- **EXERCISE**: Find the line holding "final: 0.4671 /" in the entries below. Give it again exactly, along with every line after it up to and including the line holding "after global routing: 0.5199".

(Data excerpts)

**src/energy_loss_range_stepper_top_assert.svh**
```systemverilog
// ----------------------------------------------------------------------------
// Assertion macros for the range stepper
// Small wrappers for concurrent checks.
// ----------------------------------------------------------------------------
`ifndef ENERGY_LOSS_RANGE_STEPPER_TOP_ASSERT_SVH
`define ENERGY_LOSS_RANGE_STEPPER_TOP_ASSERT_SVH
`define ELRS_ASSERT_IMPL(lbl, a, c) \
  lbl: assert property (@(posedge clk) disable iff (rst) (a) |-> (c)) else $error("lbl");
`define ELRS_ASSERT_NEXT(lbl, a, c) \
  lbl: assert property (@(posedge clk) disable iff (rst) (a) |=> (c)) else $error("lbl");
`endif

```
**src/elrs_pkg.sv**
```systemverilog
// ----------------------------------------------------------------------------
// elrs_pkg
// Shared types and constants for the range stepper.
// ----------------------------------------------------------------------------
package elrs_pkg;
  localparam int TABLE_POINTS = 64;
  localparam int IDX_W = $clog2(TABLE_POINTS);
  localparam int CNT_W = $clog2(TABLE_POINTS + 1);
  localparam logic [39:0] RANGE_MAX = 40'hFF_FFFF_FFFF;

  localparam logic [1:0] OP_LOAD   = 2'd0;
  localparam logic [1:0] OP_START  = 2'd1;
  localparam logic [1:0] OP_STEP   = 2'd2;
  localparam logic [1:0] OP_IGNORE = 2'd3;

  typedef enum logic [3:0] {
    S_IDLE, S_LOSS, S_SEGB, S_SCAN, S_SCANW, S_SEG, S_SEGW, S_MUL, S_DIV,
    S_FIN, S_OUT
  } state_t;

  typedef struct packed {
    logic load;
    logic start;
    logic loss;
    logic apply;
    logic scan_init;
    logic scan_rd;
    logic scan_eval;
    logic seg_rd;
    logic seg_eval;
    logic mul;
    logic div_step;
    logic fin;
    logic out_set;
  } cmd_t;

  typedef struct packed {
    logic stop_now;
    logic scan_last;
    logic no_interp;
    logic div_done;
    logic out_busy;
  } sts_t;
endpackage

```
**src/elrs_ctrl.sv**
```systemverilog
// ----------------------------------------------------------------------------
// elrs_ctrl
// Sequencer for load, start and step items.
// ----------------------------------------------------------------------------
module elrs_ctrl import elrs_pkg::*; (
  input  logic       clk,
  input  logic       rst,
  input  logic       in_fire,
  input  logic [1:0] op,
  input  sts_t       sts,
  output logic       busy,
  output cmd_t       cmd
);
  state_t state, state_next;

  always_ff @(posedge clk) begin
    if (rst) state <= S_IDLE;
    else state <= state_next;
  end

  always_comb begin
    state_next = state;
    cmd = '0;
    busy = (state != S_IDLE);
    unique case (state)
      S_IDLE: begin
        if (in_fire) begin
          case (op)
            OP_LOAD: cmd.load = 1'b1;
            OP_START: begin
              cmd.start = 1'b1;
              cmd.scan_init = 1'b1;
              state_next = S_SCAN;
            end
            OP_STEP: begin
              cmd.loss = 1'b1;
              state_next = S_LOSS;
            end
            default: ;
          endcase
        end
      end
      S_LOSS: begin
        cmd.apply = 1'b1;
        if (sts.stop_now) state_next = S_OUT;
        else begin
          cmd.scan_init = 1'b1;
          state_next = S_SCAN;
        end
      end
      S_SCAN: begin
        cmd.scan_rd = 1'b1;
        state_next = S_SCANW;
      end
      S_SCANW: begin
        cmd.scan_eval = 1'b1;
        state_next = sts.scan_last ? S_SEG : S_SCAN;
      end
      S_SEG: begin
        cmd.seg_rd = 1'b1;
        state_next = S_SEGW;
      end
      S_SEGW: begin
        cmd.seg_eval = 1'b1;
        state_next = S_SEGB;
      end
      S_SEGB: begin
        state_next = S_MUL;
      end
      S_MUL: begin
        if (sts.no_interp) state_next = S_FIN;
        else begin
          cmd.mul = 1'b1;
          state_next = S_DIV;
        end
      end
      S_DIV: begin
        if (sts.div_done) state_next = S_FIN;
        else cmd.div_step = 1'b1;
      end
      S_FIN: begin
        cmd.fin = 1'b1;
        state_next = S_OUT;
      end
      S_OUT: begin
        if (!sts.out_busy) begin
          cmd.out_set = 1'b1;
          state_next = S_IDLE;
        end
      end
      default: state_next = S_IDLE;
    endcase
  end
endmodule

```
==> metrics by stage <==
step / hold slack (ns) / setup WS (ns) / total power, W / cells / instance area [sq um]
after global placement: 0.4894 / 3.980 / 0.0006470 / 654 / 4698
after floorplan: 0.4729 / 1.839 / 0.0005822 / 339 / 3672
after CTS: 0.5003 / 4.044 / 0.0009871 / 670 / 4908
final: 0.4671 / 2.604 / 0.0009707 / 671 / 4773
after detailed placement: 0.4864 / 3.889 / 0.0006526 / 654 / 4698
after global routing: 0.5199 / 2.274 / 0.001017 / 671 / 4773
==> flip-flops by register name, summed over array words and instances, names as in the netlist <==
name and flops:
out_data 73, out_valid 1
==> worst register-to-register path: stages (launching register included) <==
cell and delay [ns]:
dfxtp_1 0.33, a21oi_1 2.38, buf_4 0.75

- **REPLY**:
final: 0.4671 / 2.604 / 0.0009707 / 671 / 4773
after detailed placement: 0.4864 / 3.889 / 0.0006526 / 654 / 4698
after global routing: 0.5199 / 2.274 / 0.001017 / 671 / 4773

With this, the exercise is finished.